---- Records provided

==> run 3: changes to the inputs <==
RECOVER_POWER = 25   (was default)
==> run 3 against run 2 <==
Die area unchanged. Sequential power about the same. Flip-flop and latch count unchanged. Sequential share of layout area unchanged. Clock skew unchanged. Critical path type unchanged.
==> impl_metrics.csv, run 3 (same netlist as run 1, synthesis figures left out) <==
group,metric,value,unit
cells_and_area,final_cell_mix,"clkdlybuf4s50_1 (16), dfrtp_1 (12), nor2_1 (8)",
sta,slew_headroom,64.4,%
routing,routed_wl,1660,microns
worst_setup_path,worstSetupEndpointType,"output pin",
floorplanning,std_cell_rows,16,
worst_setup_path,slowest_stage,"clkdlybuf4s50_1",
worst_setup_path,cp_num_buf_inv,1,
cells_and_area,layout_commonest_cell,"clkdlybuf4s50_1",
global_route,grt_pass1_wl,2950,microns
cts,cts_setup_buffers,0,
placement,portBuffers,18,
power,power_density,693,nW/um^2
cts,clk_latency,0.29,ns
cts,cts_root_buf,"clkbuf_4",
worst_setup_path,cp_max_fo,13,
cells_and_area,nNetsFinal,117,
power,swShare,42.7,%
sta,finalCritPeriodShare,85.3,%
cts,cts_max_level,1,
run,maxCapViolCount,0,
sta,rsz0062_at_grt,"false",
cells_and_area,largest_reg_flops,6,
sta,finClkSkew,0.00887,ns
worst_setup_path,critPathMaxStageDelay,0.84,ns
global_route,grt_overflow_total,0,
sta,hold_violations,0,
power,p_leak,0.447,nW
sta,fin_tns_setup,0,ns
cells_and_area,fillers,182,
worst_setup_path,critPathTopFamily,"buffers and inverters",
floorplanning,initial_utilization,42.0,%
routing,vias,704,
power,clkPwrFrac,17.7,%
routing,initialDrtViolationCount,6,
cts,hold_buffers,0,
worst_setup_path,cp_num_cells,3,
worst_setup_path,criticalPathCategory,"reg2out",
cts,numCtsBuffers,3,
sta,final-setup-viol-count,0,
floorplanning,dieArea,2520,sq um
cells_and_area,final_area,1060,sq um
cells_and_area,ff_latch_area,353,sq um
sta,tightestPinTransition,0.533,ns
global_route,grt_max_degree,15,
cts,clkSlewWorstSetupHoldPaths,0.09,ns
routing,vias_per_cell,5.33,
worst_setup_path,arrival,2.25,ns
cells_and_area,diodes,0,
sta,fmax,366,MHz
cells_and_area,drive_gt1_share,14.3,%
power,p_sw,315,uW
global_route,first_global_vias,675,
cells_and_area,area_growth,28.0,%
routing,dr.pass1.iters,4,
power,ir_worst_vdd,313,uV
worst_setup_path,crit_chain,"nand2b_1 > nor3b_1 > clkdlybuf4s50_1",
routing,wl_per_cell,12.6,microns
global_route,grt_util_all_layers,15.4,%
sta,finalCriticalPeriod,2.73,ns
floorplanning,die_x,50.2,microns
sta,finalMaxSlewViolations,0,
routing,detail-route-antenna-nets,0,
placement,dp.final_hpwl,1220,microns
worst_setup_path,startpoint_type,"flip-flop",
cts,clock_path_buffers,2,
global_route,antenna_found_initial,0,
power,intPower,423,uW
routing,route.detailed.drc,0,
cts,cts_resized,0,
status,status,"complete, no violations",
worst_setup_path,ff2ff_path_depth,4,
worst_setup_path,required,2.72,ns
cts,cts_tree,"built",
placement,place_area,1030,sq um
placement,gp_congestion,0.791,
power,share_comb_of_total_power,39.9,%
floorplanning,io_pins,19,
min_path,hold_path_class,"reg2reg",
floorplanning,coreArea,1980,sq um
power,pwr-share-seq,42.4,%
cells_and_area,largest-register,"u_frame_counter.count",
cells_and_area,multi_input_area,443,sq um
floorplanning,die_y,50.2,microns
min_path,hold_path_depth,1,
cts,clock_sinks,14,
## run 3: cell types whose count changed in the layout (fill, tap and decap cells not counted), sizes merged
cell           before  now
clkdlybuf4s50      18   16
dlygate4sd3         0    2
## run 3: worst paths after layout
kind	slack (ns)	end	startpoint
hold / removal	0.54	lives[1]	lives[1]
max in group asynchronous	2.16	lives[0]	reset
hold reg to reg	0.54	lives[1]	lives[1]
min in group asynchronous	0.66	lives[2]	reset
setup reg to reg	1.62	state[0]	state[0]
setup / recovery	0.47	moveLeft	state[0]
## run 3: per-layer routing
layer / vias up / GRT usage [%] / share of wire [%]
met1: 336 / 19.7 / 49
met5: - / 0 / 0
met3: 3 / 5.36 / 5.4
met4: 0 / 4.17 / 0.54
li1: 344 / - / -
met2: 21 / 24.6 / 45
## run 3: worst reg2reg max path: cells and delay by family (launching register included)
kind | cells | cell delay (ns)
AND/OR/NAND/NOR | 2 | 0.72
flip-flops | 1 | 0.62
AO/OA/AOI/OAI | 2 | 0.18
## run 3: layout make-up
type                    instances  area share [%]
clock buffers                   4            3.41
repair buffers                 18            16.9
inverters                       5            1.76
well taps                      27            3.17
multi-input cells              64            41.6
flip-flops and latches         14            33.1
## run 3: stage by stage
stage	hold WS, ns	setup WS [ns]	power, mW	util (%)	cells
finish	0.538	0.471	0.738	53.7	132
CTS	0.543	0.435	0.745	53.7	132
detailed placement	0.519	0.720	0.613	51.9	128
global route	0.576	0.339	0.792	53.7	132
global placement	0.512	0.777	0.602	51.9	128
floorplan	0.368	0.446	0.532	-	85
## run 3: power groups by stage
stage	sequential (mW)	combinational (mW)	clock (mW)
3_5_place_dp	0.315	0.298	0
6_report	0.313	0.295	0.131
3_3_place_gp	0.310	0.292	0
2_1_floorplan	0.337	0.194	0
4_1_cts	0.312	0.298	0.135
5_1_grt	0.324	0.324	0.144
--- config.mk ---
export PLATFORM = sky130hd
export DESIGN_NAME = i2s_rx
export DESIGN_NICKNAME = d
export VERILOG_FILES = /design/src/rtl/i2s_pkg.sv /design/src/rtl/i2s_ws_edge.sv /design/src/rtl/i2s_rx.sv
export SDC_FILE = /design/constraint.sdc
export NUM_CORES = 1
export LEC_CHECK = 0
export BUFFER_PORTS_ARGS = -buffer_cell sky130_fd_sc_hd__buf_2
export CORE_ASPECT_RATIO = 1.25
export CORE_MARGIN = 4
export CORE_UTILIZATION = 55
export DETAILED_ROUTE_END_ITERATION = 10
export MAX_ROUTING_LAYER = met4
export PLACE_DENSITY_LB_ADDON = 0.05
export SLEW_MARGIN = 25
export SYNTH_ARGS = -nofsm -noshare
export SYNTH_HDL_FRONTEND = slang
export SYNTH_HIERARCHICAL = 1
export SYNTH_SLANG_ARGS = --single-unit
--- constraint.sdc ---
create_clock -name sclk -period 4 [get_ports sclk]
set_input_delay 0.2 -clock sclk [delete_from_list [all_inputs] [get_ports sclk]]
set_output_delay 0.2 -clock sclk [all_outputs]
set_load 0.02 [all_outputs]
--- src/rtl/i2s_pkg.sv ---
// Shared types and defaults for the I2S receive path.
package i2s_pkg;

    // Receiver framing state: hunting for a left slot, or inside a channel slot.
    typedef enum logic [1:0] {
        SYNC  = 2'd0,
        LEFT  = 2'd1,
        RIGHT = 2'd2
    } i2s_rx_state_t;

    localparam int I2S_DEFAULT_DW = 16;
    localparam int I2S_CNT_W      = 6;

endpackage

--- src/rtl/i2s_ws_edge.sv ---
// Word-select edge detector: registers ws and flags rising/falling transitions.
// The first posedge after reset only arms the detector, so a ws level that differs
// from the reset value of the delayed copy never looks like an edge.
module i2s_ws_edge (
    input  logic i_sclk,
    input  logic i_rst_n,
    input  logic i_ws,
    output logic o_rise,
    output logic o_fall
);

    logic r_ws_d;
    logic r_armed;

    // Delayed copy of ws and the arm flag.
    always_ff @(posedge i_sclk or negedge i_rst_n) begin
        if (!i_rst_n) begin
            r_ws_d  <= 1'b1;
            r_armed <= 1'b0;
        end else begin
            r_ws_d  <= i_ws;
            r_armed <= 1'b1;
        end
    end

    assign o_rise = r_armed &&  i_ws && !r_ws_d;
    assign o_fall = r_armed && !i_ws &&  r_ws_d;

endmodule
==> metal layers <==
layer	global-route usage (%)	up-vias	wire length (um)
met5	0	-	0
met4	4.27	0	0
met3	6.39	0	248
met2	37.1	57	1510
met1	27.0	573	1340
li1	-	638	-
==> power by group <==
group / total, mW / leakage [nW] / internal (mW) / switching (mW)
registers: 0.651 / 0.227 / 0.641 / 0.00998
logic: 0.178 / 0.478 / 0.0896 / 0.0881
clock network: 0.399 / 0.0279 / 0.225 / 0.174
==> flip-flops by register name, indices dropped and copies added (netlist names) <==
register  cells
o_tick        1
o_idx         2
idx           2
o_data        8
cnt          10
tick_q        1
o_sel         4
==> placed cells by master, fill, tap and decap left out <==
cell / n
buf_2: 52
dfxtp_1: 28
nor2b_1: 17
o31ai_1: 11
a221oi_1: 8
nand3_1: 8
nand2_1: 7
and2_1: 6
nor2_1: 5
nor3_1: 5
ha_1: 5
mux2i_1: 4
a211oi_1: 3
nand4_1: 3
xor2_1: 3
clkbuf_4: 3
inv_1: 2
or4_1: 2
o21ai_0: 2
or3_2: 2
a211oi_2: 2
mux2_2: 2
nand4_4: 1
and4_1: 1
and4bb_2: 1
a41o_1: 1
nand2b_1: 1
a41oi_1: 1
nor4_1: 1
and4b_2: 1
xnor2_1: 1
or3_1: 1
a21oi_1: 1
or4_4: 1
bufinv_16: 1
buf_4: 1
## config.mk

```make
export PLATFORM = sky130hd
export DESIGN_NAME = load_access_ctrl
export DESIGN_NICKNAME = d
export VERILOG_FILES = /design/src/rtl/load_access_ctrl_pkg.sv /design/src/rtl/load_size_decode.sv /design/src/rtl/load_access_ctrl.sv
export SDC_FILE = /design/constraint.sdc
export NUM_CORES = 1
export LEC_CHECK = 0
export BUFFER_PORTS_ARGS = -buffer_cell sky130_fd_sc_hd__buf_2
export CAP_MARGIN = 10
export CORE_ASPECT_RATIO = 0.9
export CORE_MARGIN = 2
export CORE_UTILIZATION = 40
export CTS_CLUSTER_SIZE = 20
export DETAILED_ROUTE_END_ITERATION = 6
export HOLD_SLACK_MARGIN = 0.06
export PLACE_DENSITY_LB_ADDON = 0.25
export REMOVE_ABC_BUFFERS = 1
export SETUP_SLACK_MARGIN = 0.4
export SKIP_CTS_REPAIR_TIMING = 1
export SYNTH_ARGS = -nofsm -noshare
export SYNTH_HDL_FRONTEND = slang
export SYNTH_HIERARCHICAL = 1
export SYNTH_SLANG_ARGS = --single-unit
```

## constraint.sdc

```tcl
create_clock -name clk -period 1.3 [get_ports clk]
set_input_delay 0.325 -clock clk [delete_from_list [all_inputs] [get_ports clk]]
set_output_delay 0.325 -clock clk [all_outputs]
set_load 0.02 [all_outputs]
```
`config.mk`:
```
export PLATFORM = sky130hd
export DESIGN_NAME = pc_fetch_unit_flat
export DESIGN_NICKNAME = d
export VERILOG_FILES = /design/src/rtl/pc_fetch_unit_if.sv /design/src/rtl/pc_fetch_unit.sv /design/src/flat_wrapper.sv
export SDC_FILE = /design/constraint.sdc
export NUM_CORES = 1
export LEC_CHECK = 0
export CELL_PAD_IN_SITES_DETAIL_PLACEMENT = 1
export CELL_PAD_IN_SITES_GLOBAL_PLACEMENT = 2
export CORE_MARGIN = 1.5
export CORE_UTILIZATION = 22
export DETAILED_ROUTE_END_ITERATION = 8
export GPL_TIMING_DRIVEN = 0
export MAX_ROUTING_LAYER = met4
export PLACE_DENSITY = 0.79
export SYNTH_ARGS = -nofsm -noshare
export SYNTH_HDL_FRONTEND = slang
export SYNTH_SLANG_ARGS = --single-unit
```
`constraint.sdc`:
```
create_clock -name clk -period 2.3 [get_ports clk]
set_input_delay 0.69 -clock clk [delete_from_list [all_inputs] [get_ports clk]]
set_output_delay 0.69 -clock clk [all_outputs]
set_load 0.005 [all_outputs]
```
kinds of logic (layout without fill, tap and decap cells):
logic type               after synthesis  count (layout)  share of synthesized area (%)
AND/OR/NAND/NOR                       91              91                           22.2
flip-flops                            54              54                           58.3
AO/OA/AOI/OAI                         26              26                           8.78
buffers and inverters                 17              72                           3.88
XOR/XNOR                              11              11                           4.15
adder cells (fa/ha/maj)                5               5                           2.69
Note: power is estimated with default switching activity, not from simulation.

--------

Work task: For every line above that holds the word "inverters", report the whole line.

Answer for the task:
worst_setup_path,critPathTopFamily,"buffers and inverters",
inverters                       5            1.76
buffers and inverters                 17              72                           3.88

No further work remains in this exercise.